**Exercise requirements**
Only the lines of the data below from the one with "nand4_1 | 2 | 2" through the one with "dfxtp_1 | 5 | 100 |" are wanted. Repeat them exactly.

**Data records**
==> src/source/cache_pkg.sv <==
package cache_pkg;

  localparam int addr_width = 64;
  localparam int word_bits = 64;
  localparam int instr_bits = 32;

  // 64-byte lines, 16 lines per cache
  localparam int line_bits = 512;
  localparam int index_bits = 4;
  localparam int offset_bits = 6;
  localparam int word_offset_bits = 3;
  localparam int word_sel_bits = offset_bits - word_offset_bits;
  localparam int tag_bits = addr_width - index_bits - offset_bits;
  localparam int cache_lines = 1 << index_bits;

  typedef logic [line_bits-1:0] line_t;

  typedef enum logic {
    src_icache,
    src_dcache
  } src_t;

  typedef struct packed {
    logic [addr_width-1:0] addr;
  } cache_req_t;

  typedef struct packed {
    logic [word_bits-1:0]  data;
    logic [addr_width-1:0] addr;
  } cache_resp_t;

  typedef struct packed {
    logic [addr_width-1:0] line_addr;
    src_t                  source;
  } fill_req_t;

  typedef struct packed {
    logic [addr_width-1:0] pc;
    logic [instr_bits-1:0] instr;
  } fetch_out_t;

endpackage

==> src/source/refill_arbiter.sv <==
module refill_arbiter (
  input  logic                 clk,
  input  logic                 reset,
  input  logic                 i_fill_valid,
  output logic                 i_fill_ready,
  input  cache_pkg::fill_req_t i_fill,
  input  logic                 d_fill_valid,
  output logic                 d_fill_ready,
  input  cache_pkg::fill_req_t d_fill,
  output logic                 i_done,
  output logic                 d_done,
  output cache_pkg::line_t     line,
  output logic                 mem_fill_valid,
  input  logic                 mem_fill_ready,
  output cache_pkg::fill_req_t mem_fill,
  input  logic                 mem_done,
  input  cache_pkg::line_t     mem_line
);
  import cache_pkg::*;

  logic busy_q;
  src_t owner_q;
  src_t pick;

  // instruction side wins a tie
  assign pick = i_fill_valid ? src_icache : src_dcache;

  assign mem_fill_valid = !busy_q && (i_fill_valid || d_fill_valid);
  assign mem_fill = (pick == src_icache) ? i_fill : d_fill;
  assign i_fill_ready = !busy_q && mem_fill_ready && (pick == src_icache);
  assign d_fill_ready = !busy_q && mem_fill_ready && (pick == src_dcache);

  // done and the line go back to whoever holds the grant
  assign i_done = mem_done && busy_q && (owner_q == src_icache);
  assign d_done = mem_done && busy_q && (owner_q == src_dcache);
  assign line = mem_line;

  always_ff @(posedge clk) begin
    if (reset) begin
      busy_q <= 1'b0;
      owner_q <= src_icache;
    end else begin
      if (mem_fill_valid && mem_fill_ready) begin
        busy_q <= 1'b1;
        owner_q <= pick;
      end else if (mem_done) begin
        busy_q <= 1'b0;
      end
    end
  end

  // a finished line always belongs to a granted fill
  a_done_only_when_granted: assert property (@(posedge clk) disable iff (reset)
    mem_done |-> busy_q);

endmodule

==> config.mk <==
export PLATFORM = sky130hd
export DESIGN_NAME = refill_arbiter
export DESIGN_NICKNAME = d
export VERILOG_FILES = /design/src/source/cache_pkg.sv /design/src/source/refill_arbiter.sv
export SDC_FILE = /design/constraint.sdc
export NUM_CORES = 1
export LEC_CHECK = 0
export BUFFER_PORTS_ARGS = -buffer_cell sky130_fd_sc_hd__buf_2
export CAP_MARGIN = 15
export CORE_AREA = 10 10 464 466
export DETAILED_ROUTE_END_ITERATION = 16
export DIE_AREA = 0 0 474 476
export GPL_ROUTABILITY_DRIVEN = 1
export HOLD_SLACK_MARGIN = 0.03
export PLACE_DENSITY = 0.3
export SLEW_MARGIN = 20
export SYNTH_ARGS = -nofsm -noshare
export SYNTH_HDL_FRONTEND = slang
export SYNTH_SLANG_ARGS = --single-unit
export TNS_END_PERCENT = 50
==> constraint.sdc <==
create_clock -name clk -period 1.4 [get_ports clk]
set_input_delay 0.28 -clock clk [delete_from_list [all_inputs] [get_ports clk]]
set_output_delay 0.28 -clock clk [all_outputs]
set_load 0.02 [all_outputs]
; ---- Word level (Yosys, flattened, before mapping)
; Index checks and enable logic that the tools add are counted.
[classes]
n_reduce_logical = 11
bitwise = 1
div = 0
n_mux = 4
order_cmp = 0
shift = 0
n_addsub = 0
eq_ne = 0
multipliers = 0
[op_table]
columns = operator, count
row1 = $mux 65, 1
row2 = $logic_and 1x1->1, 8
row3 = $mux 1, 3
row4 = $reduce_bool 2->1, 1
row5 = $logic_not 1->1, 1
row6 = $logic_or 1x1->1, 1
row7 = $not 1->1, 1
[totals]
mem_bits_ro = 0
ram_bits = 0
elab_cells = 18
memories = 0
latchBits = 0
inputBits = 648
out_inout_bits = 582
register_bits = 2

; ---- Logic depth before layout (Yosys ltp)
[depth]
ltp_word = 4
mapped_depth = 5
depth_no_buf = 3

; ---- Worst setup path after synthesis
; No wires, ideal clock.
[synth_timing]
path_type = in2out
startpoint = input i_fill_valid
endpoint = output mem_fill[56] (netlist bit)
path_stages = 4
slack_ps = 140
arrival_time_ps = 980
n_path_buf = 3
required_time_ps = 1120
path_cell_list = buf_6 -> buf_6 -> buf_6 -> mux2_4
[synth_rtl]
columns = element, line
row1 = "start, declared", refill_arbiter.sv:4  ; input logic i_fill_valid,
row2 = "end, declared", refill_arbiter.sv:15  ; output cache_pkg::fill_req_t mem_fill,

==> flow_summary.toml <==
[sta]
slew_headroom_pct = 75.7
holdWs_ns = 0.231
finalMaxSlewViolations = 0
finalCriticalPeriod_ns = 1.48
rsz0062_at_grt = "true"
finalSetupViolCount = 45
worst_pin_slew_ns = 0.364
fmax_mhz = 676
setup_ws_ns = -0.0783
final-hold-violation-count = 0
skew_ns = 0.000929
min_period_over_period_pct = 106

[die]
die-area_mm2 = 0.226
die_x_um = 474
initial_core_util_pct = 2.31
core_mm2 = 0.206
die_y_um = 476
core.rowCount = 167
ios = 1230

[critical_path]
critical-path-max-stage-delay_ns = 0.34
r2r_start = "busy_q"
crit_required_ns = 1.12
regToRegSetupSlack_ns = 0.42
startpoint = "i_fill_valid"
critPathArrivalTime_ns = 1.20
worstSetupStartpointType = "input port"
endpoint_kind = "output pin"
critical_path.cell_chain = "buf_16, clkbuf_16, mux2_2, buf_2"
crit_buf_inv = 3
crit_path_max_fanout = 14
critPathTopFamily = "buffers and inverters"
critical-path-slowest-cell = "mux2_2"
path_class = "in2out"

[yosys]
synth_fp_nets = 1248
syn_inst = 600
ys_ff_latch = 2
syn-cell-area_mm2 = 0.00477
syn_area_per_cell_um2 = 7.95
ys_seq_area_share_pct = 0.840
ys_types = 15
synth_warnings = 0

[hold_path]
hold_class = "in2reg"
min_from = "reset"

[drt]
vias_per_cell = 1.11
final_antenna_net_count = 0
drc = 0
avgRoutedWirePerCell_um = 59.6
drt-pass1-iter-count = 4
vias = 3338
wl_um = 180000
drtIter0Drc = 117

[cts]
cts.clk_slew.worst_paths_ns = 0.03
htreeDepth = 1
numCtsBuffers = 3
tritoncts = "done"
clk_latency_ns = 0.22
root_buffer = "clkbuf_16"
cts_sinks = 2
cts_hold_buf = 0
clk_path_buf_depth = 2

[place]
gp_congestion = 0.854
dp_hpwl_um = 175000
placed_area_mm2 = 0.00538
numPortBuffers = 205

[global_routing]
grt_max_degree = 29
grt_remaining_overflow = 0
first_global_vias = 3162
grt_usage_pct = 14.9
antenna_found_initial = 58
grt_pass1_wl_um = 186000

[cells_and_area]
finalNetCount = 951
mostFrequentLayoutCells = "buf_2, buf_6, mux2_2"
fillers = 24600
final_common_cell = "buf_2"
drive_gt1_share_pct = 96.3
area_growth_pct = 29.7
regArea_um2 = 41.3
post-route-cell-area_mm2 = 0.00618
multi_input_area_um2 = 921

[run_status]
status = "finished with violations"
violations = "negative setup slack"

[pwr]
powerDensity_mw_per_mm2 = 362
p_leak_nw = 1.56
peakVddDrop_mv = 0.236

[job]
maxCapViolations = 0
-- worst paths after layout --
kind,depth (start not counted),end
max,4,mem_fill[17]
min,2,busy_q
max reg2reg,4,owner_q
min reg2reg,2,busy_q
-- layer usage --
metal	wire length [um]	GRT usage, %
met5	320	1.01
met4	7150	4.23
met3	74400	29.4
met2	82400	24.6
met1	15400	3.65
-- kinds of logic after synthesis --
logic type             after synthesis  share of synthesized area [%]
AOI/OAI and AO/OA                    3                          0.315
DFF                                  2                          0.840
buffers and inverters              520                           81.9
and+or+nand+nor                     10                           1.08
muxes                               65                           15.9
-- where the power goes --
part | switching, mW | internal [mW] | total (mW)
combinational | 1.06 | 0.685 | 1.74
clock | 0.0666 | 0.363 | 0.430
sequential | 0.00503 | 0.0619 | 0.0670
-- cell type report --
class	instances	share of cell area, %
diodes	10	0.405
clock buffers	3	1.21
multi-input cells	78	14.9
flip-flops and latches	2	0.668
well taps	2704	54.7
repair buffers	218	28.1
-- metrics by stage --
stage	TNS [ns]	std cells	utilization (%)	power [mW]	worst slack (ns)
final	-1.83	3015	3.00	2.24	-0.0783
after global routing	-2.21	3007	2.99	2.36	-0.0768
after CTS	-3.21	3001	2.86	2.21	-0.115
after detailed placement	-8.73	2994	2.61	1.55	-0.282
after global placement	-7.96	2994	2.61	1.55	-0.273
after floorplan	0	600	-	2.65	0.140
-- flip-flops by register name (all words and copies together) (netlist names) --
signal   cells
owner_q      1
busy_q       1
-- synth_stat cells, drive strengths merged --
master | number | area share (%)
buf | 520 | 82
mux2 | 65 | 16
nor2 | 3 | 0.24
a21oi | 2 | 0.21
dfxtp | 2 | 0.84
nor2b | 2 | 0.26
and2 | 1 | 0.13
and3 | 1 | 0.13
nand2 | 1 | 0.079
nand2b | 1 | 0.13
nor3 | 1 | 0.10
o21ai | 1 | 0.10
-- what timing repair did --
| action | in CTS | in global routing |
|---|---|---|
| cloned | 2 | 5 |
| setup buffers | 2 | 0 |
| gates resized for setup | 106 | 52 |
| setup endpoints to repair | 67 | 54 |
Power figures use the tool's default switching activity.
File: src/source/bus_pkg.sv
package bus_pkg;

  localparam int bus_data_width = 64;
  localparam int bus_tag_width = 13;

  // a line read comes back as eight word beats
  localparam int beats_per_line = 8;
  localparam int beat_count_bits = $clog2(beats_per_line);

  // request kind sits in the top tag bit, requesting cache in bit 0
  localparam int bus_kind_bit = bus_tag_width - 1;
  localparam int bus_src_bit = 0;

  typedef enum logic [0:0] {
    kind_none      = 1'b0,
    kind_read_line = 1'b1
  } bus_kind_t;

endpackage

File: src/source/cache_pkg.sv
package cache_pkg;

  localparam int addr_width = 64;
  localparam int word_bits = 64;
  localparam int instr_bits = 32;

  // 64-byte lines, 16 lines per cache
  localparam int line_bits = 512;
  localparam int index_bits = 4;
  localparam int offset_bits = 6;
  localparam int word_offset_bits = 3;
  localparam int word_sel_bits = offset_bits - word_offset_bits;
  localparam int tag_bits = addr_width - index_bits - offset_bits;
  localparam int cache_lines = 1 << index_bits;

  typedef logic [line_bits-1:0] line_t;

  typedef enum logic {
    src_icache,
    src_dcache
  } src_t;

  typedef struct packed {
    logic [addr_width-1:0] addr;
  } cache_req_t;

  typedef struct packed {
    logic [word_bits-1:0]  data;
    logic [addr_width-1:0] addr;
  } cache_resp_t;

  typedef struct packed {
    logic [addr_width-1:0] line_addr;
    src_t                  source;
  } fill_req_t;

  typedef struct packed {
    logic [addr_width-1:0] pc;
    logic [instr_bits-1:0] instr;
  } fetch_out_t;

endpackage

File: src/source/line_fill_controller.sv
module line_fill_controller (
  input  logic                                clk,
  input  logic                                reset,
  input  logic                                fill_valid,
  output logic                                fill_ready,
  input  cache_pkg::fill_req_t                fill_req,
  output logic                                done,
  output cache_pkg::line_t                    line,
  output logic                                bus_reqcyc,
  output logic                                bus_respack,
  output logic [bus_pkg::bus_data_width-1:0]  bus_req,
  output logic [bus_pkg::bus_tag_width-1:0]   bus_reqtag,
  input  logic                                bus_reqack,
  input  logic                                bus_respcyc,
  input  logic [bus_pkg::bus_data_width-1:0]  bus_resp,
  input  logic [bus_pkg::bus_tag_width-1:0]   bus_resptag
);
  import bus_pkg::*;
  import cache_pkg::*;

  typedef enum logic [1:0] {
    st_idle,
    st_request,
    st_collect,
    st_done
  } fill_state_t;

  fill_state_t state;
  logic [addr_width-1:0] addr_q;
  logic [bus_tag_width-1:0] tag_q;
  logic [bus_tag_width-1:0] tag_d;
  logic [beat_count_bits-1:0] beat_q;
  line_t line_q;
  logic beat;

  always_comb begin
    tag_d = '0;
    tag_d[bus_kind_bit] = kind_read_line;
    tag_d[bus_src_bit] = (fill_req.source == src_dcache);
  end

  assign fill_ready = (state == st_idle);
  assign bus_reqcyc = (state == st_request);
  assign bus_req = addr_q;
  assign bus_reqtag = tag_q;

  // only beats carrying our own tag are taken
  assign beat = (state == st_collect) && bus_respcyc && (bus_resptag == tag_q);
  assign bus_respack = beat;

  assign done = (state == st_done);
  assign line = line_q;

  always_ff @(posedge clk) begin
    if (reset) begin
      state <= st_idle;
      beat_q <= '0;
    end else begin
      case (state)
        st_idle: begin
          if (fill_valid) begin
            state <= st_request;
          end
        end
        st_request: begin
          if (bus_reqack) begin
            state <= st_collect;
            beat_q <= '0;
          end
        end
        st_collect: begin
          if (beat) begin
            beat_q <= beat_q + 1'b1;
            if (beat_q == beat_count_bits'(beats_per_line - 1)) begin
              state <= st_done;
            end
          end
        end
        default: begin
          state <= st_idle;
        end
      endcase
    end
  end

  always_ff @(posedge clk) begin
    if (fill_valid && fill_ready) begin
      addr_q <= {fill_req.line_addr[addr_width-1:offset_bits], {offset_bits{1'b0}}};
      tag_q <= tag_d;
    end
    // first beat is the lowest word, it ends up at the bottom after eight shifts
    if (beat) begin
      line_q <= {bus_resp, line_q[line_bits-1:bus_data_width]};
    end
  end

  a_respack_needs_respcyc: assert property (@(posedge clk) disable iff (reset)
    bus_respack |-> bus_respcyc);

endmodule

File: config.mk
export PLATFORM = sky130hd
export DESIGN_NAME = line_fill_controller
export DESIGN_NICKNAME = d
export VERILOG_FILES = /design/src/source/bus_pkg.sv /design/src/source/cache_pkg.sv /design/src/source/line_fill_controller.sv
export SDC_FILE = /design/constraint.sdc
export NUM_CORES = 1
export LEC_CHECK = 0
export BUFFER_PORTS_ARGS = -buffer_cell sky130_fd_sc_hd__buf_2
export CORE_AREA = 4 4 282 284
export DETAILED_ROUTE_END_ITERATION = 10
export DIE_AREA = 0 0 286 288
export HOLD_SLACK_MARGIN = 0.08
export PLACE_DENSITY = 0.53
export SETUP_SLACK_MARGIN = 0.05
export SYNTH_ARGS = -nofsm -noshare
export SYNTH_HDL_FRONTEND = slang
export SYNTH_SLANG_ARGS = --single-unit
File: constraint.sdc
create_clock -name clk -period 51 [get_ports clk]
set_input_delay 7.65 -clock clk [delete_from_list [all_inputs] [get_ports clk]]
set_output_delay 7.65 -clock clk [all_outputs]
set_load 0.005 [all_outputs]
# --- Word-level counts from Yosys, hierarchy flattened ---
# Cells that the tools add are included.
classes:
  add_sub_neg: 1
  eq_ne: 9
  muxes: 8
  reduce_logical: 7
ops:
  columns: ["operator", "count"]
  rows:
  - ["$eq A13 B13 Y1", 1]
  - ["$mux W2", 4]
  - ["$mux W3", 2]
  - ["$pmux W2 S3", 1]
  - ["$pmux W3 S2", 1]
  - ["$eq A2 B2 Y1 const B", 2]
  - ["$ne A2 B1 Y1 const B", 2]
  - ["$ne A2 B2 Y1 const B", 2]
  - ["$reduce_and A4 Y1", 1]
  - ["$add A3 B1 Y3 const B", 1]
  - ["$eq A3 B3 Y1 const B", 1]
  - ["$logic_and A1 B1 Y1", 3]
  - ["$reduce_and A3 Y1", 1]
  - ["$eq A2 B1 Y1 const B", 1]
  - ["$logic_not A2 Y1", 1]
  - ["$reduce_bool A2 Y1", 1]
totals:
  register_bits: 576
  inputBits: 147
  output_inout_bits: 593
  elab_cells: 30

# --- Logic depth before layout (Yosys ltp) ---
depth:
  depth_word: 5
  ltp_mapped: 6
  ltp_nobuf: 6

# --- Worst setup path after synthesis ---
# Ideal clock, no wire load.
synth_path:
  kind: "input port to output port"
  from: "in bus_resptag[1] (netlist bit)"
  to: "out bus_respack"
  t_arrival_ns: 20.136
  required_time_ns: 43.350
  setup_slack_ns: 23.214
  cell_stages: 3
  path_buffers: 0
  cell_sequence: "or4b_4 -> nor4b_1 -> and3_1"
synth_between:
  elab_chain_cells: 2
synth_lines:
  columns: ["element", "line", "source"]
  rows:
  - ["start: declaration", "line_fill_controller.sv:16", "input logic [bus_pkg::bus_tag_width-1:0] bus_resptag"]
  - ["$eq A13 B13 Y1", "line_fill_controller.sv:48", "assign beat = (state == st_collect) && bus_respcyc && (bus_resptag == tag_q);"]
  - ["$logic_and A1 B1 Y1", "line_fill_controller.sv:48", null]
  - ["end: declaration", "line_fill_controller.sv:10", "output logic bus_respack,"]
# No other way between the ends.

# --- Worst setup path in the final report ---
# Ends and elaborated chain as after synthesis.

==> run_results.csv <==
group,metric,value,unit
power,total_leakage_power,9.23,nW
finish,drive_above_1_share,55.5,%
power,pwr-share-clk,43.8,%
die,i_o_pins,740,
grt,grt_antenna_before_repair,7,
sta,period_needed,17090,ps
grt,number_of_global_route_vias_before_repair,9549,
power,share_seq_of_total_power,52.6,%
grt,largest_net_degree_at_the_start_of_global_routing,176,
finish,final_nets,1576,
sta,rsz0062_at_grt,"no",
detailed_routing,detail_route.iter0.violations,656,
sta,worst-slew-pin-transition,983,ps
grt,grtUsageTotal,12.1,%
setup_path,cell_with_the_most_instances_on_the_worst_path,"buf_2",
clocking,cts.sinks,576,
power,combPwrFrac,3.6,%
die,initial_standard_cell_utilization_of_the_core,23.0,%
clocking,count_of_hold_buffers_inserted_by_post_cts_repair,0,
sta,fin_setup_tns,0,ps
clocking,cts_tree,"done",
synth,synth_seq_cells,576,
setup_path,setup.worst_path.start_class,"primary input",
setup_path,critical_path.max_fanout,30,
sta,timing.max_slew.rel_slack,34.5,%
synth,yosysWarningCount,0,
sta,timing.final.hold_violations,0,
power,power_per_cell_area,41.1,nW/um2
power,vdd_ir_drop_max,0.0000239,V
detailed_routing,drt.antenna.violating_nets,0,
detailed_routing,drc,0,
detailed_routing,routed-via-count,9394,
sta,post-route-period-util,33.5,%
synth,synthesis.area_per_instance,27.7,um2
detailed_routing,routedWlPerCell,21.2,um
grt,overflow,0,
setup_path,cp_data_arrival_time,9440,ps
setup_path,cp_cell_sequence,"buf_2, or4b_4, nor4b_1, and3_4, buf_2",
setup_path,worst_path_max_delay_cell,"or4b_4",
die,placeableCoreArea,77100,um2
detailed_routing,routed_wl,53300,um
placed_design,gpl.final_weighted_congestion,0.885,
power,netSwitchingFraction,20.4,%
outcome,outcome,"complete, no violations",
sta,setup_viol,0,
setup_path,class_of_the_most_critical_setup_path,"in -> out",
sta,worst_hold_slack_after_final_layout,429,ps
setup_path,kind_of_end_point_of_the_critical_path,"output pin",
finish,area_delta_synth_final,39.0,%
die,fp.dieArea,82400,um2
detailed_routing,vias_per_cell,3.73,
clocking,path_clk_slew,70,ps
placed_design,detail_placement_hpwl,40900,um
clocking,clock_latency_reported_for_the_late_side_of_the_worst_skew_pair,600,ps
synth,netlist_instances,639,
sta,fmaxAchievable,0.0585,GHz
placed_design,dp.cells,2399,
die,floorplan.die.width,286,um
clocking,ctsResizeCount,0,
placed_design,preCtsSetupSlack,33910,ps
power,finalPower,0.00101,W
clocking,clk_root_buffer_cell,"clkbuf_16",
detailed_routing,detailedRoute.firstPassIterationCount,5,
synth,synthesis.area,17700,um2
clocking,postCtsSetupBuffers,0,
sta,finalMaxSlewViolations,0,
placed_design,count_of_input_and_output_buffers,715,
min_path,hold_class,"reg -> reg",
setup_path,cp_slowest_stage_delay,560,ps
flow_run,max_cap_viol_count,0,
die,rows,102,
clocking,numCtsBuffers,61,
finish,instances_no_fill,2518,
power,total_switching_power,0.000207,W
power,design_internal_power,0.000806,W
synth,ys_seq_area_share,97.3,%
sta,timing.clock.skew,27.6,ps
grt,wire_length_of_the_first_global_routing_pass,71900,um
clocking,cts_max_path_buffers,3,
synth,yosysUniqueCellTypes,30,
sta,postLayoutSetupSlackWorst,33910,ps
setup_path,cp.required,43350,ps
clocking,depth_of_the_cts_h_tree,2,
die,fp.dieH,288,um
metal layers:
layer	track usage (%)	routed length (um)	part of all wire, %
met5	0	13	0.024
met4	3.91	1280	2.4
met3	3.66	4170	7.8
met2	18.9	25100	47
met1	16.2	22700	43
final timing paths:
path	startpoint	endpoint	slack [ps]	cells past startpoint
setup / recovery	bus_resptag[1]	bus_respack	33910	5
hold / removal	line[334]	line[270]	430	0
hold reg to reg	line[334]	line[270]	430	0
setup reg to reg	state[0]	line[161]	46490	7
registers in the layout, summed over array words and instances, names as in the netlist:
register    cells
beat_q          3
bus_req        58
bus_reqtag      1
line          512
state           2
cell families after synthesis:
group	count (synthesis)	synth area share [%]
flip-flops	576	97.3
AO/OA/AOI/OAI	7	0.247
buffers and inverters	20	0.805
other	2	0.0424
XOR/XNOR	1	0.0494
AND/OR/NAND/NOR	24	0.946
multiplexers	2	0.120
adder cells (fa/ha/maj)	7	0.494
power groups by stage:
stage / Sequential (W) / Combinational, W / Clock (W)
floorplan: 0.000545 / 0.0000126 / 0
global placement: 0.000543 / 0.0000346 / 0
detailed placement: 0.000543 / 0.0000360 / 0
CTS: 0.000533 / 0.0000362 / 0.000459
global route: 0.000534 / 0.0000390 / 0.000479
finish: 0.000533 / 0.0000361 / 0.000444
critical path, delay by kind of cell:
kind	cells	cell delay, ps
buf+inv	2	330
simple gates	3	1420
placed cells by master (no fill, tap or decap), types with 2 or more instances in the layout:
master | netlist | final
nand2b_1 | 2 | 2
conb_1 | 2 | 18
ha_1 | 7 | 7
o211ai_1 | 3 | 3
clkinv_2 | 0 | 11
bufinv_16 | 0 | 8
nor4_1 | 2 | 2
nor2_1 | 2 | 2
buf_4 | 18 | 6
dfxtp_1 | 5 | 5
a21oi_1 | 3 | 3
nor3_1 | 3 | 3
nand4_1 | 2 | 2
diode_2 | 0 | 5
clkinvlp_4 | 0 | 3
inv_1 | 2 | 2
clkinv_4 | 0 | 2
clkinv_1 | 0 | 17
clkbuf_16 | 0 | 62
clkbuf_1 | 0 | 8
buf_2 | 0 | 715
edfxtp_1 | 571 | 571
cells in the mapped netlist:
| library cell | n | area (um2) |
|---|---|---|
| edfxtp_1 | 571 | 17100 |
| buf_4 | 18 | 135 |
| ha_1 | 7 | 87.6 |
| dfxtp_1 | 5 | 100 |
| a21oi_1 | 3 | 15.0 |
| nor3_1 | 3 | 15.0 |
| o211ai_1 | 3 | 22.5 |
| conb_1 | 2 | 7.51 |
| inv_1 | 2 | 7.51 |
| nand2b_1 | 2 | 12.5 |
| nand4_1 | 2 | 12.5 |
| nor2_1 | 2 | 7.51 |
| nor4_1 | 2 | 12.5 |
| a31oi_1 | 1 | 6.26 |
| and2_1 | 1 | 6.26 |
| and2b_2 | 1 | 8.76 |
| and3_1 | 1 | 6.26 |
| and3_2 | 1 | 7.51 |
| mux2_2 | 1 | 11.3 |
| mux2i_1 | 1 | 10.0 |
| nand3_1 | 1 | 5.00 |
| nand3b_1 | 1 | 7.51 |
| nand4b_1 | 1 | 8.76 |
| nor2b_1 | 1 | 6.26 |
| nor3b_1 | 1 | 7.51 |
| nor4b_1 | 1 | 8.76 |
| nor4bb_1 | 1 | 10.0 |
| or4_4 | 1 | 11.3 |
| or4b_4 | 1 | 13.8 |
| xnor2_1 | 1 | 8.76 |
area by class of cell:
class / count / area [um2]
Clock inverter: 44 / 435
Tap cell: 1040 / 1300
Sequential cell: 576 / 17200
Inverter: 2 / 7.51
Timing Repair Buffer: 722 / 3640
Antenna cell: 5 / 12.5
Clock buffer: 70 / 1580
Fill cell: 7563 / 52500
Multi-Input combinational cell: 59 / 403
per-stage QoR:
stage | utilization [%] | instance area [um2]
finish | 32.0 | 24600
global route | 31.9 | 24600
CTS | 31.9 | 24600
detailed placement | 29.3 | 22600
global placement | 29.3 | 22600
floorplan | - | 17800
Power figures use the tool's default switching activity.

**Solution to this task**
nand4_1 | 2 | 2
diode_2 | 0 | 5
clkinvlp_4 | 0 | 3
inv_1 | 2 | 2
clkinv_4 | 0 | 2
clkinv_1 | 0 | 17
clkbuf_16 | 0 | 62
clkbuf_1 | 0 | 8
buf_2 | 0 | 715
edfxtp_1 | 571 | 571
cells in the mapped netlist:
| library cell | n | area (um2) |
|---|---|---|
| edfxtp_1 | 571 | 17100 |
| buf_4 | 18 | 135 |
| ha_1 | 7 | 87.6 |
| dfxtp_1 | 5 | 100 |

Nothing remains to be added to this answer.